Journal, 11/8   Leave a comment

Thursday dawned bright and early, somewheres around sunrise, and it was a day for killin’.  Of course, thanks to the vagaries of axial tilt, orbital period, and the cessation of daylight savings time, it was long after sunrise that the killin’ started.  It was, in fact, after sunset.  “Dark” is a good estimate.  All of which would lead a Creator in his right mind to decide that light was needed and, indeed, should there be letted to… er… be?

Thursday Night Lights

The local True Value, purveyor of just about every damn thing a fighter might ever need, and is the first stop when the Zombocalypse comes, was having itself a sale, just in time, on stand-mounted shoplights.  Letia got the first set, I got the second, and Eldrid got the last.  The only thing that got in the way of having Letia’s yard lit up like a baseball stadium was a shortage of extension cords, which Letia should be fixing this week.  Add in the three portable work lights from Girard, and it will be lit up like daytime, if the sun never rose above the horizon.  We may get some rope and hoist lights up into the trees.

A Night for Teaching

I worked with most of the fighters there, but didn’t get to fight Eldrid or Giovan, so I’m making a note to get at them next week.  Generally I’m just continuing on my quest to make everybody push themselves harder (well, except Rachel and Malcolm, who are still figuring out which foot goes where).  Bigger, Stronger, Higher, Faster, etc.  I think I may have to just start fighting everybody at my level to kick their asses into ramping it up.  That’ll benefit me, as well, because I think I’m back-sliding a bit and, while being more energetic, getting sloppier.

Glove Melee

When the light, terrain, and experience levels are not conducive to melee practice, what else can you do?  Well, getting rid of the masks would improve visibility, but then you’d have to get rid of weapons, leaving you with… gloves.  So we did line drills with gloves, working the zipper drill and chattering.  There was way too much of that, we really need to work on the “one person talks, everybody else listens” shit.
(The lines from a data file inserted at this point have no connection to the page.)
## onyx
==> flow/design.v <==
module input_buffer #(parameter DATA_WIDTH = 8, parameter SIZE = 64)(
    input logic clk,
    input logic rst,
    input logic write_en,
    input logic [DATA_WIDTH-1:0] data_in,
    output logic [DATA_WIDTH-1:0] data_out,
    input logic [$clog2(SIZE)-1:0] read_addr,
    input logic [$clog2(SIZE)-1:0] write_addr
);
    logic [DATA_WIDTH-1:0] buffer [0:SIZE-1];
    always_ff @(posedge clk or posedge rst) begin
        if (rst)
            for (int i = 0; i < SIZE; i++) buffer[i] <= 0;
        else if (write_en)
            buffer[write_addr] <= data_in;
    end
    assign data_out = buffer[read_addr];
endmodule
module weight_buffer #(parameter DATA_WIDTH = 8, parameter SIZE = 9)(
    input logic clk,
    input logic rst,
    input logic write_en,
    input logic [DATA_WIDTH-1:0] data_in,
    input logic [$clog2(SIZE)-1:0] write_addr,
    output logic [SIZE*DATA_WIDTH-1:0] weights
);
    logic [DATA_WIDTH-1:0] buffer [0:SIZE-1];
    always_ff @(posedge clk or posedge rst) begin
        if (rst)
            for (int i = 0; i < SIZE; i++) buffer[i] <= 0;
        else if (write_en)
            buffer[write_addr] <= data_in;
    end
    for (genvar g = 0; g < SIZE; g++) begin : g_out
        assign weights[g*DATA_WIDTH +: DATA_WIDTH] = buffer[g];
    end
endmodule
module conv2d_core #(parameter DATA_WIDTH = 8)(
    input logic clk,
    input logic rst,
    input logic [9*DATA_WIDTH-1:0] input_window,
    input logic [9*DATA_WIDTH-1:0] weights,
    output logic signed [2*DATA_WIDTH-1:0] conv_out
);
    logic signed [2*DATA_WIDTH-1:0] acc, acc_next;
    always_comb begin
        acc_next = 0;
        for (int i = 0; i < 9; i++) begin
            acc_next += $signed(input_window[i*DATA_WIDTH +: DATA_WIDTH]) * $signed(weights[i*DATA_WIDTH +: DATA_WIDTH]);
        end
    end
    always_ff @(posedge clk or posedge rst) begin
        if (rst)
            acc <= 0;
        else
            acc <= acc_next;
    end
    assign conv_out = acc;
endmodule
module relu #(parameter DATA_WIDTH = 16)(
    input logic signed [DATA_WIDTH-1:0] in,
    output logic signed [DATA_WIDTH-1:0] out
);
    assign out = (in > 0) ? in : 0;
endmodule
module max_pool #(parameter DATA_WIDTH = 8)(
    input logic [DATA_WIDTH-1:0] in0, in1, in2, in3,
    output logic [DATA_WIDTH-1:0] out
);
    assign out = (in0 > in1) ? (in0 > in2 ? (in0 > in3 ? in0 : in3) : (in2 > in3 ? in2 : in3)) :
                              (in1 > in2 ? (in1 > in3 ? in1 : in3) : (in2 > in3 ? in2 : in3));
endmodule
module cnn_accel (
    input  logic        clk,
    input  logic        rst,
    input  logic        wr_en,
    input  logic        wr_sel,      
    input  logic [5:0]  wr_addr,
    input  logic [7:0]  wr_data,
    input  logic        start,
    output logic        ready,
    output logic        out_valid,
    output logic [15:0] out_data
);
    typedef enum logic [1:0] {S_IDLE, S_READ, S_CONV, S_POOL} state_t;
    state_t state;
    logic [3:0] k;           
    logic [1:0] s;           
    logic [1:0] py, px;      
    logic [7:0]  pix;
    logic [5:0]  rd_addr;
    logic [71:0] weights;
    logic [7:0]  win [0:8];
    logic [71:0] win_flat;
    logic signed [15:0] conv_out, relu_out;
    logic [15:0] pool_r [0:3];
    logic [15:0] pool_out;
    logic        out_valid_r;
    assign ready = (state == S_IDLE);
    input_buffer #(.DATA_WIDTH(8), .SIZE(64)) u_ibuf (
        .clk(clk), .rst(rst),
        .write_en(wr_en & ~wr_sel & ready),
        .data_in(wr_data),
        .data_out(pix),
        .read_addr(rd_addr),
        .write_addr(wr_addr)
    );
    weight_buffer #(.DATA_WIDTH(8), .SIZE(9)) u_wbuf (
        .clk(clk), .rst(rst),
        .write_en(wr_en & wr_sel & ready),
        .data_in(wr_data),
        .write_addr(wr_addr[3:0]),
        .weights(weights)
    );
    conv2d_core #(.DATA_WIDTH(8)) u_conv (
        .clk(clk), .rst(rst),
        .input_window(win_flat),
        .weights(weights),
        .conv_out(conv_out)
    );
    for (genvar g = 0; g < 9; g++) begin : g_win
        assign win_flat[g*8 +: 8] = win[g];
    end
    relu #(.DATA_WIDTH(16)) u_relu (.in(conv_out), .out(relu_out));
    max_pool #(.DATA_WIDTH(16)) u_pool (
        .in0(pool_r[0]), .in1(pool_r[1]), .in2(pool_r[2]), .in3(pool_r[3]),
        .out(pool_out)
    );
    logic [1:0] ky, kx;
    always_comb begin
        case (k)
            4'd0: begin ky = 2'd0; kx = 2'd0; end
            4'd1: begin ky = 2'd0; kx = 2'd1; end
            4'd2: begin ky = 2'd0; kx = 2'd2; end
            4'd3: begin ky = 2'd1; kx = 2'd0; end
            4'd4: begin ky = 2'd1; kx = 2'd1; end
            4'd5: begin ky = 2'd1; kx = 2'd2; end
            4'd6: begin ky = 2'd2; kx = 2'd0; end
            4'd7: begin ky = 2'd2; kx = 2'd1; end
            default: begin ky = 2'd2; kx = 2'd2; end
        endcase
    end
    logic [2:0] row, col;
    assign row = {py, 1'b0} + {2'b00, s[1]} + {1'b0, ky};
    assign col = {px, 1'b0} + {2'b00, s[0]} + {1'b0, kx};
    assign rd_addr = {row, col};
    always_ff @(posedge clk or posedge rst) begin
        if (rst) begin
            state       <= S_IDLE;
            k           <= 4'd0;
            s           <= 2'd0;
            py          <= 2'd0;
            px          <= 2'd0;
            out_valid_r <= 1'b0;
            for (int i = 0; i < 9; i++) win[i] <= 8'd0;
            for (int i = 0; i < 4; i++) pool_r[i] <= 16'd0;
        end else begin
            out_valid_r <= 1'b0;
            case (state)
                S_IDLE: begin
                    if (start) begin
                        state <= S_READ;
                        k  <= 4'd0;
                        s  <= 2'd0;
                        py <= 2'd0;
                        px <= 2'd0;
                    end
                end
                S_READ: begin
                    win[k] <= pix;
                    if (k == 4'd8) state <= S_CONV;
                    else k <= k + 4'd1;
                end
                S_CONV: begin
                    state <= S_POOL;
                end
                S_POOL: begin
                    pool_r[s] <= relu_out;
                    k <= 4'd0;
                    if (s == 2'd3) begin
                        out_valid_r <= 1'b1;
                        s <= 2'd0;
                        if (px == 2'd2) begin
                            px <= 2'd0;
                            if (py == 2'd2) begin
                                py <= 2'd0;
                                state <= S_IDLE;
                            end else begin
                                py <= py + 2'd1;
                                state <= S_READ;
                            end
                        end else begin
                            px <= px + 2'd1;
                            state <= S_READ;
                        end
                    end else begin
                        s <= s + 2'd1;
                        state <= S_READ;
                    end
                end
                default: state <= S_IDLE;
            endcase
        end
    end
    assign out_valid = out_valid_r;
    assign out_data  = pool_out;
endmodule
clock: 6.95 ns
lec_check: 0
cap_margin: 25
cell_pad_in_sites_global_placement: 3
core_margin: 7
core_utilization: 39
gpl_routability_driven: 0
gpl_timing_driven: 1
max_routing_layer: met4
min_routing_layer: met1
place_density_lb_addon: 0.28
slew_margin: 15
tns_end_percent: 65
run.sh (not shown) runs the stock make flow with config.mk's settings and CLKGATE_MAP_FILE=.
STATUS run=onyx STAGES=ALL_DONE FINAL_CHECKS=FAILED CAUSE=negative setup slack
Inputs modified between onyx and quartz:
# onyx
export LEC_CHECK = 0
export CAP_MARGIN = 25
export CELL_PAD_IN_SITES_GLOBAL_PLACEMENT = 3
export CORE_MARGIN = 7
export CORE_UTILIZATION = 39
export GPL_ROUTABILITY_DRIVEN = 0
export GPL_TIMING_DRIVEN = 1
export MAX_ROUTING_LAYER = met4
export MIN_ROUTING_LAYER = met1
export PLACE_DENSITY_LB_ADDON = 0.28
export SLEW_MARGIN = 15
export TNS_END_PERCENT = 65
create_clock -name core_clock -period 6.95 [get_ports {clk}]
# quartz
export LEC_CHECK = 0
export CAP_MARGIN = 20
export CORE_MARGIN = 2
export CORE_UTILIZATION = 57
export SLEW_MARGIN = 20
create_clock -name core_clock -period 5.2 [get_ports {clk}]
## What came out
quartz: all stages done; final checks FAILED (negative setup slack).
As far as Yosys chip area goes, quartz and onyx are indistinguishable; the numbers are identical.
Source-to-sink clock delay at the later pin of the worst-skew pair | quartz below onyx
Between quartz and onyx, the number of ordinary inverters in the final layout does not differ in any meaningful way.
Relative to onyx, quartz degrades post-route worst setup slack.
Changes observed in quartz relative to onyx: final worst-path cycle share has increased; fraction of the core area occupied by cells at floorplan has increased; part of the total power dissipated in the clock network shows a reduction of 0.8 points.
Global routing met2 resource utilization for quartz is higher than for onyx.
[inputs] harbor vs quartz
# quartz
export LEC_CHECK = 0
export CAP_MARGIN = 20
export CORE_MARGIN = 2
export CORE_UTILIZATION = 57
export SLEW_MARGIN = 20
create_clock -name core_clock -period 5.2 [get_ports {clk}]
# harbor
export LEC_CHECK = 0
export CAP_MARGIN = 20
export CORE_MARGIN = 2
export CORE_UTILIZATION = 40
export SLEW_MARGIN = 20
create_clock -name core_clock -period 10.0 [get_ports {clk}]
==> comparison <==
Across quartz and harbor, a clean result was obtained everywhere but in quartz. quartz: flow complete, layout not clean; failing: negative setup slack. harbor vs quartz, maximum cell stage delay along the critical path went down by 0.07 ns. Of harbor and quartz, the higher routed wire length belongs to quartz. quartz → harbor: internal power -57%, post-route cell area -about 6.5%.
Setup changes, harbor to juniper
# harbor
export LEC_CHECK = 0
export CAP_MARGIN = 20
export CORE_MARGIN = 2
export CORE_UTILIZATION = 40
export SLEW_MARGIN = 20
create_clock -name core_clock -period 10.0 [get_ports {clk}]
# juniper
export LEC_CHECK = 0
export ABC_AREA = 1
export CAP_MARGIN = 20
export CELL_PAD_IN_SITES_GLOBAL_PLACEMENT = 2
export CORE_ASPECT_RATIO = 0.62
export CORE_MARGIN = 2
export CORE_UTILIZATION = 40
export CTS_CLUSTER_DIAMETER = 170
export GPL_TIMING_DRIVEN = 0
export HOLD_SLACK_MARGIN = 0.11
export MAX_ROUTING_LAYER = met4
export PLACE_DENSITY_LB_ADDON = 0.08
export SLEW_MARGIN = 20
export TNS_END_PERCENT = 75
create_clock -name core_clock -period 10.0 [get_ports {clk}]
--- outcome ---
- Changes observed in juniper relative to harbor: critical path depth went up 8, cell count went up 32%, clock skew went up 0.020 ns, worst setup slack went down 0.93 ns, tap cell instance count went up 60.
- Per the comparison of juniper with harbor, final period utilization went up; cell-internal power -20%; via count of the first global-routing pass grew by 6520; post-detailed-placement cell area higher.
[inputs] nickel vs juniper
# juniper
export LEC_CHECK = 0
export ABC_AREA = 1
export CAP_MARGIN = 20
export CELL_PAD_IN_SITES_GLOBAL_PLACEMENT = 2
export CORE_ASPECT_RATIO = 0.62
export CORE_MARGIN = 2
export CORE_UTILIZATION = 40
export CTS_CLUSTER_DIAMETER = 170
export GPL_TIMING_DRIVEN = 0
export HOLD_SLACK_MARGIN = 0.11
export MAX_ROUTING_LAYER = met4
export PLACE_DENSITY_LB_ADDON = 0.08
export SLEW_MARGIN = 20
export TNS_END_PERCENT = 75
create_clock -name core_clock -period 10.0 [get_ports {clk}]
# nickel
export LEC_CHECK = 0
export CAP_MARGIN = 5
export CORE_MARGIN = 2
export CORE_UTILIZATION = 56
export GPL_ROUTABILITY_DRIVEN = 0
export MAX_ROUTING_LAYER = met4
export SETUP_SLACK_MARGIN = -0.31
export SLEW_MARGIN = 20
create_clock -name core_clock -period 10.0 [get_ports {clk}]
--- outcome ---
Area of the synthesized netlist per yosys stat ended up 2.0% lower on nickel than on juniper.
Compared with juniper, nickel shows a higher fraction of the mapped netlist area in adder cells.
Relative to juniper, required time at the worst-slack endpoint has gone down in nickel.
nickel against juniper: summed instance area of the synthesized netlist decreased about 2%, tally of clock buffers in the finished layout shows an increase of 2, met2 usage in global routing went up by 17 points, clock power -5.8%, clock network power share saw a decrease.
A critical path's slowest cell of sky130_fd_sc_hd__o41ai_1 is what nickel shows, while sky130_fd_sc_hd__fa_1 belongs to juniper.
Higher first-pass GRT wire length was reported by juniper, not nickel.
No activity file was given, so power comes from the tool's default toggle rates.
And that’s where it stood on Thursday, and that would have been a mediocre week.  Luckily, Sunday brought…

Fight Club

Gawin and I trucked ourselves out to the glorious town of Statesville, NC, whose motto is “Turn left at Bumfuck and you’ll find us eventually”.  For a two and a half drive one-way, it had, I thought, better be really fucking good.

So when Provosts Sir Christian, Raphael, and Greylond, and my brother Free Scholar Philip Jaeger, and a half dozen or so scholars all turned out, I thought “Well, this was totally worth it”.  I proceeded to set about getting my ass kicked by Sir Christian, and we talked a little bit about something which led to a realization for me, which I shall share with Letia on Thursday because it applies directly to her.  Also to me, but as it speaks to my strategy (and a shift I need to make during my top-level fighting), screw you all you can figure it out for yourselves.  Okay, maybe not, but I’ll wait until next week to go into depth on it, after I’ve had a chance to jimmy with it this week.

After Christian, I bounced around between the scholars, and also picked up fights with Raph, Greylond, and Jaeger, but I was having trouble switching out of “teaching/play” mode with those three, so I think I gave each of them about five good passes and then a load of horseshit.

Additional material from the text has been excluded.